If you are running a cost per click or cost per lead affiliate program, you had better be proactive in the battle against fraud, because there are a lot of people out there that are trying to pickpocket your program.
There are hundreds of sites offering robots to cheat CPC programs, organizations of cheaters ranging from kids clicking on each other's banners (click clubs) to criminal organizations. Affiliates are cheating with hotline servers, warez servers, ftp servers, form-fill robots, lead clubs - you name it. What you don't know can hurt you. It is highly advised that you refer to the following anti-fraud best practices.
Know your affiliates
Do your affiliates have an e-mail newsletter, or is all of their promotion of your program on the Web? Have they supplied you with every URL where they are promoting you? Did they ramp up quickly and then have a sharp decline in productivity? In some cases, a site with no relevance to your program will do well. It's up to you to find out how that happened.
If an affiliate has a newsletter, they may produce what appears to be questionable activity, such as big spikes every week or two. That's because they mention you in their newsletter every once in a while. Keep an eye on the referring URLs from your affiliates - you should mandate that they supply them all to you, and if there is traffic coming from an unknown URL, take a deeper look at this red flag.
IP addresses can help, but...
One way to identify possible click and lead fraud is to track IP addresses. If you see multiple registrations or many clicks from the same IP address, this can be indicative of questionable activity. However, proxy servers can throw a monkey wrench into this technique. Services that use proxy servers, such as AOL, send large volumes of clicks from the same IP address.
Daily inspections
Make it a habit to conduct a daily check of your top affiliates. After all, five percent of your affiliates will account for 95 percent of your activity, so you should know that five percent.

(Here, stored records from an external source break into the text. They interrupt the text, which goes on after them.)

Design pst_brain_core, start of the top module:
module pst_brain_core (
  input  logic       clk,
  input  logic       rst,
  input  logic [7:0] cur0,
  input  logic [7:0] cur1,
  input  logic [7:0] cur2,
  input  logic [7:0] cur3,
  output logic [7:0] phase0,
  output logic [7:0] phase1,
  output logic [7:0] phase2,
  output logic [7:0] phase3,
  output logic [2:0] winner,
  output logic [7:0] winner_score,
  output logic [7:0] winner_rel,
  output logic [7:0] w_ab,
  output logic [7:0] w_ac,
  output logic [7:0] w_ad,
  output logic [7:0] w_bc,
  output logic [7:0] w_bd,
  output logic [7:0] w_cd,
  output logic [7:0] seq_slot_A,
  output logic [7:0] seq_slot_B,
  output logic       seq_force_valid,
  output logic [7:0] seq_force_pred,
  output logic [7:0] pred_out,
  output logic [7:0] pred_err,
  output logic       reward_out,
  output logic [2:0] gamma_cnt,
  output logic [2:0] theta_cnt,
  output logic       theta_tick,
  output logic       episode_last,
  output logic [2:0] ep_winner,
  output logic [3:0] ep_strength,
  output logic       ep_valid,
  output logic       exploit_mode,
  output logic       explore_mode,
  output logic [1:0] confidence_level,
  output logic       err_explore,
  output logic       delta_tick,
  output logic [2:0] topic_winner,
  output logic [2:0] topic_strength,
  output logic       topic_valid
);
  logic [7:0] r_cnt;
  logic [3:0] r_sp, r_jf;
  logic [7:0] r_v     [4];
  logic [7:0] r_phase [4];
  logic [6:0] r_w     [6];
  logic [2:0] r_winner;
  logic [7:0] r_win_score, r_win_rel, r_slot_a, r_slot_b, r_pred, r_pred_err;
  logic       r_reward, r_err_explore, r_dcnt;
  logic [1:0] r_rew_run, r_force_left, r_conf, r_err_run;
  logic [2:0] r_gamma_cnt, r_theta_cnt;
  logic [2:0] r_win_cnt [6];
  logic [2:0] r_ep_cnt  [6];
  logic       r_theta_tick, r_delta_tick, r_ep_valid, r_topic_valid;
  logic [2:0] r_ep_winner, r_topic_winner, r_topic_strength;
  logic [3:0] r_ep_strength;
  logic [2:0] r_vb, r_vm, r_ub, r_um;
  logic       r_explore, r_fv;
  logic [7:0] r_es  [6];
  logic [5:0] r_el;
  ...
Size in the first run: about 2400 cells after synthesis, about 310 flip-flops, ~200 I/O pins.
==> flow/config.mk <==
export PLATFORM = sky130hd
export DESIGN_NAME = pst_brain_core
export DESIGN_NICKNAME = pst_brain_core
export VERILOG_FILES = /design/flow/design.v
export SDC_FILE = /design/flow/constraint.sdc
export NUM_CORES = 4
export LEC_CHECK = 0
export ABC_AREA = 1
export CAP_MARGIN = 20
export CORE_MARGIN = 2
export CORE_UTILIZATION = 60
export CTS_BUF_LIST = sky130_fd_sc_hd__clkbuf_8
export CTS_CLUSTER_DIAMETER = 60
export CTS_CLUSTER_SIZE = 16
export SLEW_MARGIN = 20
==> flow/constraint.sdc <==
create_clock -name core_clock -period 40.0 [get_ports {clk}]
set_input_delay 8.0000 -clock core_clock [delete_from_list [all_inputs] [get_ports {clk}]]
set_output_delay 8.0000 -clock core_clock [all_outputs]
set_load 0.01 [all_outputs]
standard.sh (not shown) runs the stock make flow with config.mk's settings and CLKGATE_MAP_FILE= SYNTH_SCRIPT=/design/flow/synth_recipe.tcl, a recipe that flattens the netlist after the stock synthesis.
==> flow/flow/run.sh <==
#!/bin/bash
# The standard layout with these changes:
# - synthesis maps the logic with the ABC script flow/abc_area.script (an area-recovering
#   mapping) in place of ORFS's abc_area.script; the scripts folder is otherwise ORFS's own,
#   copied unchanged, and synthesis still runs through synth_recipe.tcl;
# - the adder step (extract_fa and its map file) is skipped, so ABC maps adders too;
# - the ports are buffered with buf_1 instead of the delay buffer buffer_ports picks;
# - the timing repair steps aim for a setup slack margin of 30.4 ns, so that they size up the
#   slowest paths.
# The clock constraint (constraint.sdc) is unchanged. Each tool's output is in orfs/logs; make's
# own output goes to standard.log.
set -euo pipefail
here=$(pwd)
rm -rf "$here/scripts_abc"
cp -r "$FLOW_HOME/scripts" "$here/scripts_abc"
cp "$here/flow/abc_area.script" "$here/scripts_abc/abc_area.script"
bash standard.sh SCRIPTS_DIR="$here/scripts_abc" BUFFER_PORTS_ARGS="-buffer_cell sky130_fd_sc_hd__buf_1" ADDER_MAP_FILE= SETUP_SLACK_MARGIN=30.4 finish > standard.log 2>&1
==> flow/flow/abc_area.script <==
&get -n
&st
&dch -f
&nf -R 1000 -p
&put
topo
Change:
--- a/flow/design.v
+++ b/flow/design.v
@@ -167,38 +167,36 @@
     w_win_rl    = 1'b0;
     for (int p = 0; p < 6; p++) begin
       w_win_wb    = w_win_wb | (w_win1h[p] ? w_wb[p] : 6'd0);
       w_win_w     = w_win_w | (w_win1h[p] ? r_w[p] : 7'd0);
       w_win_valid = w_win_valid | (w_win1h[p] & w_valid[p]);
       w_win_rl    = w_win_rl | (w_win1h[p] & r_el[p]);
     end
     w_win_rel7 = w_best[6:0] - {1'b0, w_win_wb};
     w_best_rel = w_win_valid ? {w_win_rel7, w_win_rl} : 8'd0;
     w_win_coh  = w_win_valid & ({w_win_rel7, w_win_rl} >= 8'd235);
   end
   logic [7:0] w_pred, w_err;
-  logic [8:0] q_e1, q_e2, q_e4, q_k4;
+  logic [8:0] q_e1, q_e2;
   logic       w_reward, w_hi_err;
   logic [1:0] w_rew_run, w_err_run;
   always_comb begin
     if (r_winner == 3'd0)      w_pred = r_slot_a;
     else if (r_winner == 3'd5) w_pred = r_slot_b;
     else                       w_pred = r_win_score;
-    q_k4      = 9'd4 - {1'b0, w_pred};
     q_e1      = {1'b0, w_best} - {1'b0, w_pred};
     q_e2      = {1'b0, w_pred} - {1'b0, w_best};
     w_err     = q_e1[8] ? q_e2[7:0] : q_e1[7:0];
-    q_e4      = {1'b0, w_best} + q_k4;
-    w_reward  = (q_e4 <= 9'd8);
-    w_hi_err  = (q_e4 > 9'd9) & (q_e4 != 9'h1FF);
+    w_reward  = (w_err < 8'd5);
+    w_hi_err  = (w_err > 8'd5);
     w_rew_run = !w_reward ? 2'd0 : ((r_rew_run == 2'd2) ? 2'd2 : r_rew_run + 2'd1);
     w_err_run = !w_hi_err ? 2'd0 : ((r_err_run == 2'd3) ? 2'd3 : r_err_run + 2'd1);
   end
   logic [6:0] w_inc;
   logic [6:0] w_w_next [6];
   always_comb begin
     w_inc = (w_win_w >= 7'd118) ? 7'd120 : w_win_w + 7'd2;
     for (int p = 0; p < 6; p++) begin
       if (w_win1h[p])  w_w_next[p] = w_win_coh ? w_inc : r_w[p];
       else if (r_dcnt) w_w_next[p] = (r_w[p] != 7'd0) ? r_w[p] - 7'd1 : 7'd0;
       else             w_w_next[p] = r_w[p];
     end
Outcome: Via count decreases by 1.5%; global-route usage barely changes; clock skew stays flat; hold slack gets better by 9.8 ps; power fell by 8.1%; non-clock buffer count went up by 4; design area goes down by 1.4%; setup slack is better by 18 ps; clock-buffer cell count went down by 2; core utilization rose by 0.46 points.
Context: an optimization exercise on an open-source flow, tuned for small area and a short achievable clock period. The choices shown serve that exercise and are no tape-out recipe. Where RTL was checked, it was by simulation tests only, not by an equivalence proof against the original.

// ex_top
module ex_top (
    input  logic               clk,
    input  logic               reset,
    input  logic               in_valid,
    input  logic [4:0]         operator,
    input  logic [31:0]        operand1,
    input  logic [31:0]        operand2,
    input  logic [4:0]         dest_addr,
    input  logic               dest_write,
    output logic               out_valid,
    output logic [4:0]         write_addr,
    output logic               write_enable,
    output logic [31:0]        write_data
);
Size: about 4000 cells after synthesis, ~100 flip-flops, roughly 120 I/O pins.
==> flow/config.mk <==
export PLATFORM = sky130hd
export DESIGN_NAME = ex_top
export DESIGN_NICKNAME = ex_top
export VERILOG_FILES = /design/flow/design.v
export SDC_FILE = /design/flow/constraint.sdc
export NUM_CORES = 4
export LEC_CHECK = 0
export ABC_AREA = 1
export CAP_MARGIN = 20
export CORE_MARGIN = 2
export CORE_UTILIZATION = 60
export SETUP_SLACK_MARGIN = 4.5
export SLEW_MARGIN = 20
export SYNTH_HIERARCHICAL = 1
==> flow/constraint.sdc <==
create_clock -name core_clock -period 14.0 [get_ports {clk}]
set_input_delay 2.8000 -clock core_clock [delete_from_list [all_inputs] [get_ports {clk}]]
set_output_delay 2.8000 -clock core_clock [all_outputs]
set_load 0.01 [all_outputs]
standard.sh (not shown) runs the stock make flow with config.mk's settings and CLKGATE_MAP_FILE= SYNTH_SCRIPT=/design/flow/synth_recipe.tcl, a recipe that flattens the netlist after the stock synthesis.
==> flow/flow/run.sh <==
#!/bin/bash
# Layout flow: the standard flow (standard.sh), with the port buffers
# inserted as sky130_fd_sc_hd__buf_2 cells instead of the default delay-buffer
# cells. Every tool's output goes to flow_run.log; ORFS keeps its per-step logs
# under orfs/logs.
set -euo pipefail
export BUFFER_PORTS_ARGS="-buffer_cell sky130_fd_sc_hd__buf_2"
bash standard.sh finish > flow_run.log 2>&1
Edit:
- CORE_UTILIZATION: 60 -> 40
- SETUP_SLACK_MARGIN: 4.5 -> 4.75
Effect:
- flip-flop and latch count stays the same
- via count came out lower by about 3%
- synthesized area does not change
- global-route usage came out lower by 18 points
- wire length came out higher by 1.6%
- worst setup slack improved by 0.45 ns
- sequential share of layout area came out lower by 0.31 points
- hold slack barely changes
- maximum frequency came out higher by about 5%
- cell count came out higher by 9.0%
What follows belongs to an exercise in optimizing a design on an open flow for small area; a production flow would make more cautious choices. Function was checked by simulation only, so behaviour that the tests miss may differ from the original. No activity file was given, so power comes from the tool's default toggle rates.

Setup of job 101:
// mmcm_drp_responder
module mmcm_drp_responder #(
   parameter int              RD_LATENCY = 3,
   parameter int              WR_LATENCY = 3,
   parameter int              LOCK_DELAY = 64,
   parameter logic [15:0]     INIT_WORD  = 16'h0
) (
   input  logic                  clk,
   input  logic                  reset_n,
   input  logic                  den,
   input  logic                  dwe,
   input  logic [mmcm_drp_pkg::DRP_ADDR_W-1:0] daddr,
   input  logic [mmcm_drp_pkg::DRP_DATA_W-1:0] din,
   output logic [mmcm_drp_pkg::DRP_DATA_W-1:0] dout,
   output logic                  drdy,
   input  logic                  rst_mmcm,
   output logic                  locked,
   output logic                  proto_err
);
Size in the first run: ~3,300 cells after synthesis, about 47 I/O pins, roughly 50,000 sq um of cells after synthesis.
export LEC_CHECK = 0
export CAP_MARGIN = 20
export CORE_MARGIN = 2
export CORE_UTILIZATION = 85
export PLACE_DENSITY = 0.9
export SLEW_MARGIN = 20
export SYNTH_HIERARCHICAL = 1
create_clock -name core_clock -period 10.0 [get_ports {clk}]
standard.sh (not shown) runs the stock make flow with config.mk's settings and CLKGATE_MAP_FILE= SYNTH_SCRIPT=/design/flow/synth_recipe.tcl, a recipe that flattens the netlist after the stock synthesis.
==> flow/flow/run.sh <==
#!/bin/bash
# The standard synthesis, then every combinational cell set to its smallest drive strength
# (the placer's repair steps size up what needs it), then the standard layout with clock tree
# synthesis told not to add dummy loads and to use mid-sized clock buffers with larger sink
# clusters, and the port buffers made with the smallest buffer. Each step's output goes to a log of its own here; ORFS's logs stay in orfs/logs.
set -euo pipefail
R=orfs/results/$FLOW_PLATFORM/mmcm_drp_responder/base
bash standard.sh synth > standard_synth.log 2>&1
python3 flow/downsize.py "$FLOW_HOME/platforms/$FLOW_PLATFORM/lib/sky130_fd_sc_hd__tt_025C_1v80.lib" \
  $R/1_2_yosys.v > downsize.log 2>&1
rm -f $R/1_synth.odb $R/1_synth.sdc
bash standard.sh \
  "CTS_ARGS=-sink_clustering_enable -repair_clock_nets -buf_list sky130_fd_sc_hd__clkbuf_8 -sink_clustering_size 16 -sink_clustering_max_diameter 45 -dont_use_dummy_load" \
  "BUFFER_PORTS_ARGS=-buffer_cell sky130_fd_sc_hd__buf_1" \
  finish > standard.log 2>&1
Other scripts of this flow, unchanged in this note and not shown: flow/flow/downsize.py
Job 101 terminated abnormally: global routing reported GRT-0232.
This is an optimization exercise on Yosys and OpenROAD, whose aim is small area, not a production implementation.
Only simulation tests tie the RTL to the original design; equivalence was not proved.
The flow treats the clock pin as an ideal source, which a real chip does not have.
Power and IR drop assume default switching activity.

File: flow/run.sh
#!/bin/bash
# Own layout flow:
#  1. the standard synthesis (standard.sh synth), unchanged;
#  2. the same synthesis script rerun in side folders with ORFS's adder
#     mapping off and/or ABC's area script, giving the same registers
#     (checked by name and cell type) with differently mapped logic;
#  3. the combinational cells of each of these netlists re-mapped by ABC for
#     area with a few scripts (registers untouched); the smallest netlist is
#     laid out;
#  4. the standard layout from floorplan on, with small port buffers and
#     its own small clock tree (clock.tcl).
# Each tool's output goes to a log file in the work folder.
set -euo pipefail
W=$(pwd)
F=$W/flow
LIB=$FLOW_HOME/platforms/sky130hd/lib/sky130_fd_sc_hd__tt_025C_1v80.lib
R=$W/orfs/results/sky130hd/servo_pwm_multi/base

bash standard.sh synth > $W/log_synth.txt 2>&1
cp $R/1_2_yosys.v $W/netlist_s1.v
regs() { grep -oE 'sky130_fd_sc_hd__(df|sdf|dl|edf)[A-Za-z0-9_]* +[^ ]+' "$1" | sort; }
regs $W/netlist_s1.v > $W/regs_s1.txt

# side syntheses: same script and registers, other logic mapping
variants=("ADDER_MAP_FILE=" "ABC_AREA=1" "ADDER_MAP_FILE= ABC_AREA=1")
for i in 0 1 2; do
  n=s$((i+2))
  sed "s#WORK_HOME=[^ ]*#WORK_HOME=$W/side_$n#" standard.sh > $W/side_$n.sh
  ( bash $W/side_$n.sh ${variants[$i]} synth > $W/log_synth_$n.txt 2>&1 || true ) &
done
wait
for n in s2 s3 s4; do
  nl=$W/side_$n/results/sky130hd/servo_pwm_multi/base/1_2_yosys.v
  if [[ -f $nl ]]; then
    regs $nl > $W/regs_$n.txt
    if cmp -s $W/regs_s1.txt $W/regs_$n.txt; then cp $nl $W/netlist_$n.v; fi
  fi
done

# re-map the combinational logic for area
python3 $F/gen_cellmap.py $LIB $W/cellmap.v > $W/log_cellmap.txt 2>&1
DU=$(sed -n '/DONT_USE_CELLS/,/^$/p' $FLOW_HOME/platforms/sky130hd/config.mk | grep -o 'sky130_fd_sc_hd__[A-Za-z0-9_]*' | sed 's/^/-dont_use /' | tr '\n' ' ')
jobs=0
for NL in $W/netlist_s*.v; do
  s=$(basename $NL .v); s=${s#netlist_}
  for S in $F/abc*.script; do
    n=${s}_$(basename $S .script)
    sed -e "s#@LIB@#$LIB#g" -e "s#@IN@#$NL#" -e "s#@TOP@#$FLOW_TOP#" \
        -e "s#@MAP@#$W/cellmap.v#" -e "s#@SCRIPT@#$S#" -e "s#@DONTUSE@#$DU#" \
        -e "s#@STAT@#$W/remap_$n.stat#" -e "s#@OUT@#$W/remap_$n.v#" $F/remap.ys.in > $W/remap_$n.ys
    ( yosys -l $W/log_remap_$n.txt -q -s $W/remap_$n.ys > /dev/null 2>&1 || true ) &
    jobs=$((jobs+1))
    if (( jobs % ${NUM_CORES:-4} == 0 )); then wait; fi
  done
done
wait
best=""; bestArea=""
for st in $W/remap_*.stat; do
  n=$(basename $st .stat); n=${n#remap_}
  a=$(grep "Chip area" $st | awk '{print $NF}')
  [[ -n "$a" && -f $W/remap_$n.v ]] || continue
  regs $W/remap_$n.v > $W/regs_remap_$n.txt
  cmp -s $W/regs_s1.txt $W/regs_remap_$n.txt || continue
  echo "$n $a" >> $W/remap_areas.txt
  if [[ -z "$bestArea" ]] || awk "BEGIN{exit !($a < $bestArea)}"; then best=$n; bestArea=$a; fi
done
echo "chosen $best $bestArea" >> $W/remap_areas.txt
cp $W/remap_$best.v $R/1_2_yosys.v

PORTBUF="BUFFER_PORTS_ARGS=-buffer_cell sky130_fd_sc_hd__buf_1"
bash standard.sh "$PORTBUF" place > $W/log_place.txt 2>&1

# clock buffers: the clock port drives four buf_6, one per quarter of the flip-flops
RESULTS=$R LIBFILE=$LIB PLATFORM_DIR=$FLOW_HOME/platforms/sky130hd CLKPORT=clk NGROUP=4 \
  CLKBUF=sky130_fd_sc_hd__buf_6 openroad -no_init -exit $F/clock.tcl > $W/log_clock.txt 2>&1
cp $R/4_1_cts.odb $R/4_cts.odb
touch $R/4_cts.sdc

bash standard.sh "$PORTBUF" finish > $W/log_route.txt 2>&1
File: flow/abc1.script
strash
&get -n
&deepsyn -J 100 -T 120
&put
dch -f
amap
File: flow/abc2.script
strash
&get -n
&deepsyn -J 100 -T 120 -S 2
&put
dch -f
amap
File: flow/abc3.script
strash
&get -n
&deepsyn -J 100 -T 120 -S 3
&put
dch -f
amap
File: flow/abc4.script
strash
&get -n
&deepsyn -J 100 -T 120
&put
dch -f
amap -F 5 -A 5
File: flow/clock.tcl
# Clock buffering for a small design: the clock port drives NGROUP clock
# buffers, each driving the flip-flops of one region (four: a balanced split
# by y, then by x; otherwise equal slices by x). Reads 3_place.odb, writes
# 4_1_cts.odb and 4_cts.sdc.
set R $::env(RESULTS)
read_liberty $::env(LIBFILE)
read_db $R/3_place.odb
read_sdc $R/3_place.sdc
source $::env(PLATFORM_DIR)/setRC.tcl
set block [ord::get_db_block]
set clkport $::env(CLKPORT)
set buf $::env(CLKBUF)

set sinks {}
foreach it [[$block findNet $clkport] getITerms] {
  set bb [[$it getInst] getBBox]
  lappend sinks [list [expr {([$bb xMin]+[$bb xMax])/2}] [expr {([$bb yMin]+[$bb yMax])/2}] \
    "[[$it getInst] getName]/[[$it getMTerm] getName]"]
}
proc halve {lst idx} {
  set s [lsort -integer -index $idx $lst]
  set h [expr {[llength $s] / 2}]
  return [list [lrange $s 0 [expr {$h-1}]] [lrange $s $h end]]
}
set groups {}
set NG $::env(NGROUP)
if {$NG == 4} {
  foreach half [halve $sinks 1] {
    foreach q [halve $half 0] { lappend groups $q }
  }
} else {
  set s [lsort -integer -index 0 $sinks]
  set n [llength $s]
  for {set k 0} {$k < $NG} {incr k} {
    lappend groups [lrange $s [expr {$k*$n/$NG}] [expr {($k+1)*$n/$NG-1}]]
  }
}
set i 0
foreach g $groups {
  set sx 0; set sy 0; set pins {}
  foreach s $g { set sx [expr {$sx + [lindex $s 0]}]; set sy [expr {$sy + [lindex $s 1]}]; lappend pins [get_pins [lindex $s 2]] }
  set n [llength $g]
  set loc [list [expr {$sx / $n / 1000.0}] [expr {$sy / $n / 1000.0}]]
  puts "clock group $i: $n sinks at $loc"
  insert_buffer -buffer_cell $buf -net $clkport -load_pins $pins -location $loc -buffer_name clkbuf_$i -net_name clknet_$i
  incr i
}
set_propagated_clock [all_clocks]
detailed_placement
check_placement -verbose
estimate_parasitics -placement
report_clock_skew
set worst 0
foreach pin [get_pins -hierarchical */CLK] {
  set s [get_property $pin slew_max]
  if {$s > $worst} {set worst $s}
}
puts "worst clock pin slew $worst"
report_check_types -max_slew -max_capacitance -violators
report_worst_slack -max
report_worst_slack -min
write_db $R/4_1_cts.odb
write_sdc -no_timestamp $R/4_cts.sdc
File: flow/gen_cellmap.py
#!/usr/bin/env python3
"""Write a Yosys techmap file that turns each combinational standard cell of a
liberty file into its logic function (flip-flops, latches and tie cells are left)."""
import re, sys
lib = open(sys.argv[1]).read()
out = open(sys.argv[2], 'w')
pos = 0
cells = []
for m in re.finditer(r'\n\s*cell\s*\(\s*"?([\w]+)"?\s*\)\s*\{', lib):
    cells.append((m.group(1), m.start()))
cells.append((None, len(lib)))
for (name, s), (_, e) in zip(cells, cells[1:]):
    body = lib[s:e]
    if re.search(r'\b(ff|latch|ff_bank|statetable)\s*\(', body):
        continue
    ins, outs = [], []
    # crude pin parse: split at 'pin (' occurrences
    parts = re.split(r'\n\s*pin\s*\(\s*"?(\w+)"?\s*\)\s*\{', body)
    for i in range(1, len(parts), 2):
        pn, pb = parts[i], parts[i + 1]
        d = re.search(r'direction\s*:\s*"?(\w+)"?', pb)
        if not d:
            continue
        f = re.search(r'\bfunction\s*:\s*"([^"]*)"', pb)
        if d.group(1) == 'input':
            ins.append(pn)
        elif d.group(1) == 'output':
            outs.append((pn, f.group(1) if f else None))
    if not outs or any(f is None for _, f in outs) or not ins:
        continue
    if any(re.search(r'VPWR|VGND|KAPWR', f) for _, f in outs):
        continue
    out.write(f"module {name} ({', '.join(ins + [o for o, _ in outs])});\n")
    for p in ins:
        out.write(f"  input {p};\n")
    for o, f in outs:
        expr = f.replace('!', '~')
        expr = re.sub(r'(\w)\s+(?=[\w(~])', r'\1 & ', expr)
        out.write(f"  output {o};\n  assign {o} = {expr};\n")
    out.write("endmodule\n\n")
File: flow/remap.ys.in
read_liberty -lib @LIB@
read_verilog @IN@
hierarchy -top @TOP@
techmap -map @MAP@
simplemap
opt -purge
abc -script @SCRIPT@ -liberty @LIB@ @DONTUSE@
opt_clean -purge
hilomap -singleton -hicell sky130_fd_sc_hd__conb_1 HI -locell sky130_fd_sc_hd__conb_1 LO
tee -o @STAT@ stat -liberty @LIB@
write_verilog -noattr -noexpr -nohex -nodec @OUT@
File: standard.sh
#!/bin/bash
# synth_recipe.tcl (not shown) runs the flow's synth.tcl, then flattens the netlist and writes it again
# the make line also repeats each setting of config.mk as NAME=value (left out here)
make -C /OpenROAD-flow-scripts/flow DESIGN_CONFIG=/design/flow/config.mk WORK_HOME=/design/flow/orfs CLKGATE_MAP_FILE= SYNTH_SCRIPT=/design/flow/synth_recipe.tcl "${@:-finish}"
File: config.mk
export PLATFORM = sky130hd
export DESIGN_NAME = servo_pwm_multi
export DESIGN_NICKNAME = servo_pwm_multi
export VERILOG_FILES = /design/flow/design.v
export SDC_FILE = /design/flow/constraint.sdc
export NUM_CORES = 4
export LEC_CHECK = 0
export CAP_MARGIN = 20
export CORE_MARGIN = 2
export CORE_UTILIZATION = 70
export SLEW_MARGIN = 20
File: constraint.sdc
create_clock -name core_clock -period 20.0 [get_ports {clk}]
set_input_delay 4.0000 -clock core_clock [delete_from_list [all_inputs] [get_ports {clk}]]
set_output_delay 4.0000 -clock core_clock [all_outputs]
set_load 0.01 [all_outputs]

Just a meer scan of the list of top performers each day will help to spot anomalies or new entrants into that top five percent. When new sites break in, investigate their site, and drop them an e-mail to let them know that they are on your radar.
Work together
When sites cheat your affiliate program, they are often cheating other programs. If you see other merchants on the page of a questionable affiliate, drop an e-mail to the managers of the other programs. After a short time, you will be able to assemble a list of fraudulent sites to check against your roster of affiliates.
Manually approve your affiliates
There's no question about it, affiliates prefer automatic approval. However, if you open the flood gates and let every interested site join your program, you are also making your program a target for the fraud sites. If you are diligent about keeping out questionable sites on the front end, you will not have as many headaches later on.
But be sure to maintain a frequent schedule of approving and rejecting sites. If affiliates have to wait days or weeks to hear back from you about their approval, the liklihood of them becoming active affiliates in your program is low.
Build probability models
Look at conversion rates, activity rates, and retention rates through your affiliate channel. What percentage of these people convert? What percentage of conversion are active? How long does your site retain the visitor?
Break down your various types of referring sites and get granular - what are the conversion, activity, and retention rates for each? Once you have these metrics, you can look at probability distributions and figure out which specific sites are sending you traffic that exceeds these norms.
For example, let's say a typical Geocities site has:
- 5% conversion rate.
- 10% of people are active.
- The visitor is considered active for seven weeks.
You can then build up basic probability models to determine where the potential fraud lies. If a typical Geocities site gets a 5% conversion rate, but only 10% of people are active, and the stay for seven weeks - it may not be fraudulent. But if there is a 20% conversion rate, 1% of people are active, and they stay for one week - it could be.
Is your form logical?
Logic checks can add a checks and balances process to your registration form. For instance, when someone enters an e-mail addreess, have your CGI script validate that the e-mail address includes an ampersand. This is a minor deterrent, but it will help to screen out those people that manually enter gibberish in order to generate commission from your program.
Things to do with e-mail addresses
Incorporate functionality into your registration forms where a confirmation e-mail is sent out to the person signing up. And only pay affiliates when registrations have been confirmed.
While this extra step will reduce the conversion percentage on your legitimate conversions, the confirmation e-mail is a great low-tech barrier to discourage people from manually completing multiple fake registrations.
Another step to consider is to be discriminating about the types of e-mail addresses that you deem acceptable. While you will inevitably turn away some quality registrants, it will reduce the degree of pay per lead fraud if you do not accept free e-mail services (i.e. Hotmail, Yahoo, etc.).